The production reliability problem
Teams often pick one runtime and expect it to solve everything: retries, approvals, policy, observability, and rollback. That design looks efficient until the first high-impact failure.
Durable execution and governance are separate concerns. One keeps workflows alive. The other decides whether actions are permitted. Production agents need both concerns represented explicitly.
Common failure mode
Retry logic is centralized, but policy checks are scattered. During incidents, operators cannot explain why an action executed.

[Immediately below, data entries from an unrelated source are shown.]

`src/rtl/adc_seq_pkg.sv`:
```
package adc_seq_pkg;

  localparam int ADDR_W = 4;
  localparam int CHAN_W = 5;
  localparam int AVG_LOG2_MAX = 4;

  localparam logic [ADDR_W-1:0] A_CTRL  = 4'h0;
  localparam logic [ADDR_W-1:0] A_SWCFG = 4'h1;
  localparam logic [ADDR_W-1:0] A_HWCFG = 4'h2;
  localparam logic [ADDR_W-1:0] A_TIMER = 4'h3;
  localparam logic [ADDR_W-1:0] A_STAT  = 4'h4;
  localparam logic [ADDR_W-1:0] A_SWLO  = 4'h5;
  localparam logic [ADDR_W-1:0] A_SWHI  = 4'h6;
  localparam logic [ADDR_W-1:0] A_HWLO  = 4'h7;
  localparam logic [ADDR_W-1:0] A_HWHI  = 4'h8;
  localparam logic [ADDR_W-1:0] A_X2LO  = 4'h9;
  localparam logic [ADDR_W-1:0] A_X2HI  = 4'hA;

  // control bit positions
  localparam int CB_EN    = 0;
  localparam int CB_TRIG  = 1;
  localparam int CB_START = 2;
  localparam int CB_PULL  = 3;
  localparam int CB_FALL  = 4;
  localparam int CB_SUPP  = 5;
  localparam int CB_BUF   = 6;
  localparam int CB_ISNS  = 7;

  typedef enum logic [1:0] {
    ENG_IDLE, ENG_REQ, ENG_WAIT, ENG_DONE
  } eng_state_e;

  typedef enum logic {
    PATH_SW, PATH_HW
  } path_e;

  // averaging select 00/01/10/11 -> 1/4/8/16 samples
  function automatic logic [2:0] avg_shift(input logic [1:0] sel);
    case (sel)
      2'b00:   return 3'd0;
      2'b01:   return 3'd2;
      2'b10:   return 3'd3;
      default: return 3'd4;
    endcase
  endfunction

  function automatic logic is_dual(input logic [CHAN_W-1:0] ch);
    return ch[CHAN_W-1:2] == 3'b111;
  endfunction

endpackage

```
`src/rtl/adc_seq_engine.sv`:
```
module adc_seq_engine
  import adc_seq_pkg::*;
#(
  parameter int CODE_W = 10
) (
  input  logic              clk,
  input  logic              rst_n,
  input  logic              abort,
  input  logic              sw_go,
  input  logic [CHAN_W-1:0] sw_chan,
  input  logic [1:0]        sw_avg,
  input  logic              hw_go,
  input  logic [CHAN_W-1:0] hw_chan,
  input  logic [1:0]        hw_avg,
  output logic              core_req_valid,
  input  logic              core_req_ready,
  output logic [CHAN_W-1:0] core_req_chan,
  input  logic              core_res_valid,
  input  logic [CODE_W-1:0] core_res_code,
  input  logic [CODE_W-1:0] core_res_code2,
  output logic              busy,
  output logic              done,
  output logic              done_path,
  output logic              done_dual,
  output logic [CODE_W-1:0] done_res,
  output logic [CODE_W-1:0] done_res2
);

  localparam int SUM_W = CODE_W + AVG_LOG2_MAX;
  localparam int CNT_W = AVG_LOG2_MAX + 1;

  eng_state_e        state;
  path_e             path_q;
  logic [CHAN_W-1:0] chan_q;
  logic [2:0]        shift_q;
  logic [CNT_W-1:0]  remain_q;
  logic [SUM_W-1:0]  sum_q, sum2_q;
  logic [CODE_W-1:0] res_q, res2_q;

  logic [SUM_W-1:0]  sum_nx, sum2_nx;
  logic [2:0]        sel_shift;

  assign sum_nx    = sum_q + SUM_W'(core_res_code);
  assign sum2_nx   = sum2_q + SUM_W'(core_res_code2);
  assign sel_shift = sw_go ? avg_shift(sw_avg) : avg_shift(hw_avg);

  always_ff @(posedge clk or negedge rst_n) begin
    if (!rst_n) begin
      state    <= ENG_IDLE;
      path_q   <= PATH_SW;
      chan_q   <= '0;
      shift_q  <= '0;
      remain_q <= '0;
      sum_q    <= '0;
      sum2_q   <= '0;
      res_q    <= '0;
      res2_q   <= '0;
    end else if (abort && state != ENG_IDLE) begin
      state <= ENG_IDLE;
    end else begin
      case (state)
        ENG_IDLE: begin
          if (sw_go || hw_go) begin
            path_q   <= sw_go ? PATH_SW : PATH_HW;
            chan_q   <= sw_go ? sw_chan : hw_chan;
            shift_q  <= sel_shift;
            remain_q <= CNT_W'(1) << sel_shift;
            sum_q    <= '0;
            sum2_q   <= '0;
            state    <= ENG_REQ;
          end
        end
        ENG_REQ: begin
          if (core_req_ready) state <= ENG_WAIT;
        end
        ENG_WAIT: begin
          if (core_res_valid) begin
            sum_q  <= sum_nx;
            sum2_q <= sum2_nx;
            if (remain_q == CNT_W'(1)) begin
              res_q  <= CODE_W'(sum_nx >> shift_q);
              res2_q <= CODE_W'(sum2_nx >> shift_q);
              state  <= ENG_DONE;
            end else begin
              remain_q <= remain_q - CNT_W'(1);
              state    <= ENG_REQ;
            end
          end
        end
        default: state <= ENG_IDLE;
      endcase
    end
  end

  assign core_req_valid = (state == ENG_REQ);
  assign core_req_chan  = chan_q;
  assign busy           = (state != ENG_IDLE);
  assign done           = (state == ENG_DONE);
  assign done_path      = path_q;
  assign done_dual      = is_dual(chan_q);
  assign done_res       = res_q;
  assign done_res2      = res2_q;

  // a pending request holds channel and valid until accepted
  p_req_hold_r12: assert property (@(posedge clk) disable iff (!rst_n)
    (core_req_valid && !core_req_ready && !abort) |=> (core_req_valid && $stable(core_req_chan)));

  // abort returns the engine to idle on the next cycle
  p_abort_idle_r11: assert property (@(posedge clk) disable iff (!rst_n)
    (abort && !sw_go) |=> !busy);

endmodule

```
`src/rtl/adc_seq_trigger.sv`:
```
module adc_seq_trigger #(
  parameter int TIMER_W = 8
) (
  input  logic               clk,
  input  logic               rst_n,
  input  logic               trig_in,
  input  logic               arm_en,
  input  logic               fall_sel,
  input  logic [TIMER_W-1:0] reload,
  output logic               fire
);

  localparam int SYNC_N = 2;

  logic [SYNC_N-1:0]  sync_q;
  logic               prev_q;
  logic               armed_q;
  logic [TIMER_W-1:0] cnt_q;
  logic               lvl, edge_seen;

  assign lvl       = sync_q[SYNC_N-1];
  assign edge_seen = arm_en && (fall_sel ? (prev_q && !lvl) : (!prev_q && lvl));
  assign fire      = arm_en && armed_q && (cnt_q == '0);

  always_ff @(posedge clk or negedge rst_n) begin
    if (!rst_n) begin
      sync_q  <= '0;
      prev_q  <= 1'b0;
      armed_q <= 1'b0;
      cnt_q   <= '0;
    end else begin
      sync_q <= {sync_q[SYNC_N-2:0], trig_in};
      prev_q <= lvl;
      if (!arm_en) begin
        armed_q <= 1'b0;
      end else if (edge_seen) begin
        armed_q <= 1'b1;
        cnt_q   <= reload;
      end else if (fire) begin
        armed_q <= 1'b0;
      end else if (armed_q) begin
        cnt_q <= cnt_q - TIMER_W'(1);
      end
    end
  end

  // one expiry per loaded edge
  p_fire_single_r7: assert property (@(posedge clk) disable iff (!rst_n)
    (fire && !edge_seen) |=> !fire);

endmodule

```
`src/rtl/adc_seq_regs.sv`:
```
module adc_seq_regs
  import adc_seq_pkg::*;
#(
  parameter int CODE_W  = 10,
  parameter int TIMER_W = 8
) (
  input  logic               clk,
  input  logic               rst_n,
  input  logic               bus_we,
  input  logic [ADDR_W-1:0]  bus_addr,
  input  logic [7:0]         bus_wdata,
  output logic [7:0]         bus_rdata,
  input  logic               busy,
  input  logic               done,
  input  logic               done_path,
  input  logic               done_dual,
  input  logic [CODE_W-1:0]  done_res,
  input  logic [CODE_W-1:0]  done_res2,
  output logic [7:0]         ctrl,
  output logic [6:0]         sw_cfg,
  output logic [6:0]         hw_cfg,
  output logic [TIMER_W-1:0] timer_val,
  output logic               sw_go,
  output logic               irq_sw,
  output logic               irq_hw
);

  localparam int RB_W = 16;

  logic [7:0]         ctrl_q;
  logic [6:0]         sw_cfg_q, hw_cfg_q;
  logic [TIMER_W-1:0] timer_q;
  logic [CODE_W-1:0]  res_sw_q, res_hw_q, res_x2_q;
  logic               irq_sw_q, irq_hw_q;
  logic               wr_ctrl, fin_sw, fin_hw;
  logic [RB_W-1:0]    rb_sw, rb_hw, rb_x2;

  assign wr_ctrl = bus_we && (bus_addr == A_CTRL);
  assign sw_go   = wr_ctrl && bus_wdata[CB_EN] && bus_wdata[CB_START] && !busy;
  assign fin_sw  = done && (done_path == PATH_SW);
  assign fin_hw  = done && (done_path == PATH_HW);

  always_ff @(posedge clk or negedge rst_n) begin
    if (!rst_n) begin
      ctrl_q   <= '0;
      sw_cfg_q <= '0;
      hw_cfg_q <= '0;
      timer_q  <= '0;
      res_sw_q <= '0;
      res_hw_q <= '0;
      res_x2_q <= '0;
      irq_sw_q <= 1'b0;
      irq_hw_q <= 1'b0;
    end else begin
      if (bus_we) begin
        case (bus_addr)
          A_CTRL: begin
            ctrl_q <= bus_wdata;
            if (!bus_wdata[CB_EN])
              ctrl_q[CB_START] <= 1'b0;
            else if (busy)
              ctrl_q[CB_START] <= ctrl_q[CB_START];
          end
          A_SWCFG: sw_cfg_q <= bus_wdata[6:0];
          A_HWCFG: hw_cfg_q <= bus_wdata[6:0];
          A_TIMER: timer_q  <= TIMER_W'(bus_wdata);
          default: ;
        endcase
      end
      if (fin_sw) begin
        ctrl_q[CB_START] <= 1'b0;
        res_sw_q         <= done_res;
        if (done_dual) res_x2_q <= done_res2;
      end
      if (fin_hw) res_hw_q <= done_res;
      irq_sw_q <= fin_sw;
      irq_hw_q <= fin_hw;
    end
  end

  assign rb_sw = RB_W'(res_sw_q);
  assign rb_hw = RB_W'(res_hw_q);
  assign rb_x2 = RB_W'(res_x2_q);

  always_comb begin
    case (bus_addr)
      A_CTRL:  bus_rdata = ctrl_q;
      A_SWCFG: bus_rdata = {1'b0, sw_cfg_q};
      A_HWCFG: bus_rdata = {1'b0, hw_cfg_q};
      A_TIMER: bus_rdata = 8'(timer_q);
      A_STAT:  bus_rdata = {7'b0, busy};
      A_SWLO:  bus_rdata = rb_sw[7:0];
      A_SWHI:  bus_rdata = rb_sw[15:8];
      A_HWLO:  bus_rdata = rb_hw[7:0];
      A_HWHI:  bus_rdata = rb_hw[15:8];
      A_X2LO:  bus_rdata = rb_x2[7:0];
      A_X2HI:  bus_rdata = rb_x2[15:8];
      default: bus_rdata = 8'h00;
    endcase
  end

  assign ctrl      = ctrl_q;
  assign sw_cfg    = sw_cfg_q;
  assign hw_cfg    = hw_cfg_q;
  assign timer_val = timer_q;
  assign irq_sw    = irq_sw_q;
  assign irq_hw    = irq_hw_q;

  // completion interrupt is a single-cycle pulse
  p_irq_sw_pulse_r5: assert property (@(posedge clk) disable iff (!rst_n)
    irq_sw |=> !irq_sw);
  p_irq_hw_pulse_r7: assert property (@(posedge clk) disable iff (!rst_n)
    irq_hw |=> !irq_hw);
  // start bit already clear when the interrupt is seen
  p_start_clear_r5: assert property (@(posedge clk) disable iff (!rst_n)
    irq_sw |-> !ctrl_q[CB_START]);
  // one engine, so the two completions never coincide
  p_irq_excl_r10: assert property (@(posedge clk) disable iff (!rst_n)
    !(irq_sw && irq_hw));

endmodule

```
`src/rtl/adc_seq_top.sv`:
```
module adc_seq_top
  import adc_seq_pkg::*;
#(
  parameter int CODE_W  = 10,
  parameter int TIMER_W = 8
) (
  input  logic              clk,
  input  logic              rst_n,
  input  logic              bus_we,
  input  logic [3:0]        bus_addr,
  input  logic [7:0]        bus_wdata,
  output logic [7:0]        bus_rdata,
  input  logic              hw_trig,
  output logic              core_req_valid,
  input  logic              core_req_ready,
  output logic [4:0]        core_req_chan,
  input  logic              core_res_valid,
  input  logic [CODE_W-1:0] core_res_code,
  input  logic [CODE_W-1:0] core_res_code2,
  output logic              irq_sw,
  output logic              irq_hw,
  output logic [3:0]        pad_en
);

  logic [7:0]         ctrl;
  logic [6:0]         sw_cfg, hw_cfg;
  logic [TIMER_W-1:0] timer_val;
  logic               sw_go, hw_fire, hw_go;
  logic               busy, done, done_path, done_dual;
  logic [CODE_W-1:0]  done_res, done_res2;

  adc_seq_regs #(.CODE_W(CODE_W), .TIMER_W(TIMER_W)) u_regs (
    .clk       (clk),
    .rst_n     (rst_n),
    .bus_we    (bus_we),
    .bus_addr  (bus_addr),
    .bus_wdata (bus_wdata),
    .bus_rdata (bus_rdata),
    .busy      (busy),
    .done      (done),
    .done_path (done_path),
    .done_dual (done_dual),
    .done_res  (done_res),
    .done_res2 (done_res2),
    .ctrl      (ctrl),
    .sw_cfg    (sw_cfg),
    .hw_cfg    (hw_cfg),
    .timer_val (timer_val),
    .sw_go     (sw_go),
    .irq_sw    (irq_sw),
    .irq_hw    (irq_hw)
  );

  adc_seq_trigger #(.TIMER_W(TIMER_W)) u_trig (
    .clk      (clk),
    .rst_n    (rst_n),
    .trig_in  (hw_trig),
    .arm_en   (ctrl[CB_EN] && ctrl[CB_TRIG]),
    .fall_sel (ctrl[CB_FALL]),
    .reload   (timer_val),
    .fire     (hw_fire)
  );

  // double-measurement channels are not offered on the triggered path
  assign hw_go = hw_fire && !is_dual(hw_cfg[4:0]);

  adc_seq_engine #(.CODE_W(CODE_W)) u_eng (
    .clk            (clk),
    .rst_n          (rst_n),
    .abort          (!ctrl[CB_EN]),
    .sw_go          (sw_go),
    .sw_chan        (sw_cfg[4:0]),
    .sw_avg         (sw_cfg[6:5]),
    .hw_go          (hw_go),
    .hw_chan        (hw_cfg[4:0]),
    .hw_avg         (hw_cfg[6:5]),
    .core_req_valid (core_req_valid),
    .core_req_ready (core_req_ready),
    .core_req_chan  (core_req_chan),
    .core_res_valid (core_res_valid),
    .core_res_code  (core_res_code),
    .core_res_code2 (core_res_code2),
    .busy           (busy),
    .done           (done),
    .done_path      (done_path),
    .done_dual      (done_dual),
    .done_res       (done_res),
    .done_res2      (done_res2)
  );

  assign pad_en = ctrl[CB_EN] ? {ctrl[CB_ISNS], ctrl[CB_BUF], ctrl[CB_SUPP], ctrl[CB_PULL]} : 4'b0;

  // an interrupt only follows a cycle with a conversion in progress
  p_irq_after_busy_r3: assert property (@(posedge clk) disable iff (!rst_n)
    (irq_sw || irq_hw) |-> $past(busy));
  // analog enables are off whenever the block is disabled
  p_pads_off_r2: assert property (@(posedge clk) disable iff (!rst_n)
    !ctrl[CB_EN] |-> (pad_en == 4'b0));
  // no request for a double channel on the triggered path
  p_hw_dual_r9: assert property (@(posedge clk) disable iff (!rst_n)
    (core_req_valid && done_path == PATH_HW) |-> !is_dual(core_req_chan));

endmodule

```
`config.mk`:
```
export PLATFORM = sky130hd
export DESIGN_NAME = adc_seq_top
export DESIGN_NICKNAME = d
export VERILOG_FILES = /design/src/rtl/adc_seq_pkg.sv /design/src/rtl/adc_seq_engine.sv /design/src/rtl/adc_seq_trigger.sv /design/src/rtl/adc_seq_regs.sv /design/src/rtl/adc_seq_top.sv
export SDC_FILE = /design/constraint.sdc
export NUM_CORES = 1
export LEC_CHECK = 0
export ABC_AREA = 1
export BUFFER_PORTS_ARGS = -buffer_cell sky130_fd_sc_hd__buf_4
export CAP_MARGIN = 40
export CELL_PAD_IN_SITES_DETAIL_PLACEMENT = 2
export CELL_PAD_IN_SITES_GLOBAL_PLACEMENT = 2
export CORE_UTILIZATION = 38
export CTS_CLUSTER_DIAMETER = 80
export DETAILED_ROUTE_END_ITERATION = 6
export GPL_TIMING_DRIVEN = 0
export PLACE_DENSITY = 0.88
export SYNTH_ARGS = -nofsm -noshare
export SYNTH_HDL_FRONTEND = slang
export SYNTH_SLANG_ARGS = --single-unit
```
`constraint.sdc`:
```
create_clock -name clk -period 5.8 [get_ports clk]
set_clock_uncertainty 0.05 [all_clocks]
set_input_delay 0.29 -clock clk [delete_from_list [all_inputs] [get_ports clk]]
set_output_delay 0.29 -clock clk [all_outputs]
set_load 0.005 [all_outputs]
```
==> results of run 1 <==
==> kinds of logic after synthesis <==
group	Yosys count	share of synthesized area, %
muxes	7	0.9021
AOI/OAI and AO/OA	181	12.24
buffers and inverters	196	8.906
DFF	138	39.52
xor gates and xnor gates	5	0.5012
and+or+nand+nor	655	33.46
adders and majority gates	30	4.467
==> sequential cells by signal (all words and copies together) (netlist names), 3 cells and up <==
name / flops
u_eng.sum2_q: 14
u_regs.res_sw_q: 10
u_eng.core_req_chan: 5
u_eng.shift_q: 3
u_regs.ctrl: 8
u_regs.hw_cfg: 7
u_trig.cnt_q: 8
u_regs.timer_val: 8
u_eng.done_res2: 10
u_eng.done_res: 10
u_regs.sw_cfg: 7
u_eng.remain_q: 5
u_regs.res_hw_q: 10
u_eng.sum_q: 14
u_regs.res_x2_q: 10
==> worst paths after layout <==
path	from	endpoint	cells after the start
worst min register to register	u_trig.sync_q[0]$_DFF_PN0_	u_trig.sync_q[1]$_DFF_PN0_	0
worst max-delay path	u_eng.state[1]$_DFFE_PN0P_	bus_rdata[0]	6
worst max register to register	u_eng.sum2_q[0]$_DFFE_PN0P_	u_eng.done_res2[1]$_DFFE_PN0P_	13
min in group asynchronous	rst_n	u_eng.core_req_chan[2]$_DFFE_PN0P_	2
max in group asynchronous	rst_n	u_regs.res_sw_q[7]$_DFFE_PN0P_	3
worst min-delay path	bus_wdata[1]	u_regs.ctrl[1]$_DFFE_PN0N_	3
==> report_power, final <==
part	switching, uW	leakage [uW]	total (uW)	internal [uW]
combinational	1800	0.00313	2570	774
sequential	265	0.00178	1510	1250
clock	504	0.000289	1160	659
total	2570	0.00520	5250	2680
==> synthesized netlist by cell type (3+ instances only) <==
master	n	area (um2)
nand2_1	361	1355
inv_1	154	578.1
nand3_1	153	765.7
dfrtp_1	138	3453
nor2_1	77	289.0
o21ai_0	72	360.4
a21oi_1	32	160.2
ha_1	28	350.3
nand4_1	22	137.6
o21ai_1	19	95.09
clkbuf_1	15	56.30
o22ai_1	13	81.33
a221oi_1	11	96.34
inv_2	10	37.54
a31oi_1	8	50.05
mux2_2	7	78.83
and2_1	6	37.54
buf_2	6	30.03
nor2_2	6	37.54
nor3_1	6	30.03
o211ai_1	6	45.04
o21ai_2	5	43.79
buf_1	4	15.01
nand3b_1	4	30.03
a32o_1	3	30.03
buf_4	3	22.52
buf_6	3	33.78
nand2_2	3	18.77
nand2_4	3	33.78
xor2_1	3	26.28
==> worst register-to-register path, stage by stage, from the launching register on <==
cell and delay (ns):
dfrtp_1 0.40, ha_1 0.28, fa_1 0.47, nand3_1 0.15, nand3_1 0.19, nand2_1 0.15
nand2_1 0.07, nand2_1 0.09, nand2_1 0.11, nand2_1 0.10, nand3_1 0.17, nand3_1 0.21
nand3_1 0.11, o21ai_0 0.12
==> cell type report <==
class	count	area (um2)
flip-flops and latches	138	3453
plain buffers	32	162.7
fillers	2632	12400
inverters	164	615.6
repair buffers	60	479.2
well taps	285	356.6
clock buffers	19	442.9
multi-input cells	878	4507
clock inverters	13	158.9
==> metrics by stage <==
| step | setup WS, ns | power (uW) | util [%] | area, um2 |
|---|---|---|---|---|
| after floorplan | 3.719 | 3075 | - | 8738 |
| after global placement | 3.184 | 3788 | 42.19 | 9523 |
| after detailed placement | 3.134 | 3952 | 42.33 | 9554 |
| after CTS | 3.033 | 5239 | 45.08 | 10180 |
| after global routing | 2.855 | 5590 | 45.08 | 10180 |
| final | 2.998 | 5247 | 45.08 | 10180 |
==> repair_timing <==
action | in CTS | in global routing
resized for setup | 0 | 0
hold buffers | 2 | 0
endpoints found under the hold margin | 80 | 0
==> layer usage <==
| metal | share of wire (%) | vias up | wire (um) |
|---|---|---|---|
| met5 | 0 | - | 0 |
| met3 | 3.5 | 101 | 1301 |
| met4 | 3.9 | 0 | 1427 |
| met1 | 41 | 4643 | 15050 |
| met2 | 52 | 248 | 19150 |
| li1 | - | 4141 | - |
==> flow_metrics.env, run 1 <==
export IMPL_cts_made_buffers=17
export IMPL_hold_violations=0
export IMPL_fin_crit_ns=2.802
export IMPL_cp_top_family="compound AO/OA/AOI/OAI gates"
export IMPL_wl_per_cell_um=23.24
export IMPL_die_area_um2=23610
export IMPL_max_slew_margin_pct=37.85
export IMPL_syn_nets=1280
export IMPL_wirelength_um=36930
export IMPL_vias=9133
export IMPL_clockBufferDepth=2
export IMPL_synth_edf_count=0
export IMPL_cpMaxStageDelayCell="dfrtp_1"
export IMPL_most_common_layout_cells="nand2_1 (361), inv_1 (154), nand3_1 (153), dfrtp_1 (138), nor2_1 (77)"
export IMPL_setup_violations=0
export IMPL_clkLatencyLatePin_ns=0.45
export IMPL_rsz0062_at_grt="no"
export IMPL_clk_root_buffer_cell="clkbuf_16"
export IMPL_grt_pass1_vias=10256
export IMPL_drtAntennaViolNets=0
export IMPL_cp_end_kind="output pin"
export IMPL_post_cts_buffers=0
export IMPL_overflow=0
export IMPL_grt_pass1_wl_um=58760
export IMPL_top_usage_layer="met2"
export IMPL_die_x_um=153.6
export IMPL_ios=58
export IMPL_maxCapViolCount=0
export IMPL_rrSetupSlack_ns=3.03
export IMPL_synth_async_sr_flop_share_pct=100.0
export IMPL_syn2layout_area_growth_pct=16.45
export IMPL_synth_main_ff_cell="dfrtp_1"
export IMPL_die_h_um=153.6
export IMPL_holdCritPathClass="input port to flop"
export IMPL_whs_ns=0.02609
export IMPL_crit_path_max_incr_delay_ns=0.50
export IMPL_cts_tree="yes"
export IMPL_htreeDepth=4
export IMPL_arrival_ns=2.46
export IMPL_syn_cell_area_um2=8738
export IMPL_port_buffers=57
export IMPL_design_core_area_um2=22570
export IMPL_dp_cells=1555
export IMPL_initial_core_util_pct=38.71
export IMPL_post_route_cells_drive_above_1_share_pct=11.50
export IMPL_cp_required_ns=5.46
export IMPL_critPathLaunchType="flop"
export IMPL_dr_pass1_iters=5
export IMPL_rows=55
export IMPL_path_cells="nor2_2 -> inv_2 -> a32o_1 -> a221oi_1 -> nand3_1 -> buf_4"
export IMPL_grt_usage_pct=32.63
export IMPL_tightest_slew_ns=0.9272
export IMPL_cts_clk_slew_worst_paths_ns=0.07
export IMPL_path_buf_inv=2
export IMPL_final_cells=1589
export IMPL_via_per_inst=5.748
export IMPL_ir_worst_vdd_mv=0.2235
export IMPL_p_leak_uw=0.005201
export IMPL_power_density_nw_per_um2=515.6
export IMPL_fin_nets=1359
export IMPL_fmax_ghz=0.3569
export IMPL_use_met2_pct=59.81
export IMPL_antenna_found_initial=0
export IMPL_dp_hpwl_um=25920
export IMPL_fin_tns_setup_ns=0
export IMPL_status="completed"
export IMPL_ys_warn_count=0
export IMPL_drt_iter0_markers=414
export IMPL_syn_inst=1212
export IMPL_clock_sinks=138
export IMPL_grt_start_max_net_pins=81
export IMPL_path_max_fanout=6
export IMPL_crit_type="flop to output pin"
export IMPL_ys_seq_area_share_pct=39.52
export IMPL_final_max_slew_viol_count=0
export IMPL_final_common_cell="nand2_1"
export IMPL_met3_usage_pct=5.130
export IMPL_ys_seq_elements=138
export IMPL_grt_met1_usage_pct=37.20
export IMPL_place_gp_congestion=0.8458
export IMPL_period_share_pct=48.31
export IMPL_synth_cell_types=52
export IMPL_syn_avg_cell_area_um2=7.210
export IMPL_antenna_cells=0
export IMPL_drc_errors=0
(Power assumes the default switching activity.)
==> inputs of run 2 (changes only) <==
CORE_UTILIZATION = 32   (was 38)
PLACE_DENSITY = 0.8   (was 0.88)
clock period = 2.45 ns   (was 5.8 ns; I/O delays follow)
==> run 2 against run 1 <==
Compared with the run above:
- final cell count increased by 4.2%
- cell area increased by 2.7%
- power increased by 130%
- combinational power increased by 140%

What top sources cover vs miss
| Source | Strong coverage | Missing piece |
|---|---|---|
| Temporal Durable Execution Technical Guide | Excellent breakdown of consistency problems, retries, compensation, and long-running workflow behavior in distributed systems. | No native policy decision layer for pre-execution ALLOW or DENY decisions on AI agent actions. |
| LangGraph Durable Execution Docs | Strong details on checkpointers, durability modes, task boundaries, and resume behavior after exceptions. | No cross-system governance model for approvals and immutable policy snapshot binding before side effects. |
| LangChain Frameworks, Runtimes, and Harnesses | Clear categorization of frameworks vs runtimes and explicit mention of Temporal as a runtime option. | Does not provide actionable reliability and governance integration guidance for regulated production environments. |
Mental model
Execution reliability engine. Focuses on completion guarantees, retries, and workflow state progression.
Governance control plane. Focuses on pre-execution policy decisions, approvals, and auditable action contracts.
Failure semantics comparison
| Dimension | Temporal | Cordum |
|---|---|---|
| Primary objective | Complete workflows despite failures | Enforce governance before execution |
| Retry model | Activity retries with policy and backoff | Protocol-level result classes (`FAILED_RETRYABLE` vs `FAILED_FATAL`) |
| Approval semantics | Custom signals and workflow logic | First-class `REQUIRE_APPROVAL` state in policy flow |
| Rollback model | Compensations in workflow code | Saga rollback triggered on fatal outcomes |
| Policy location | Application-defined | Safety Kernel decisions at submit and dispatch |
| Best at | Durability and orchestration correctness | Operational guardrails, approvals, and auditability |
How to combine both
A practical pattern is straightforward: Temporal orchestrates workflow lifetime, while Cordum evaluates policy before high-impact steps.
- -Temporal controls retries, timers, and long waits.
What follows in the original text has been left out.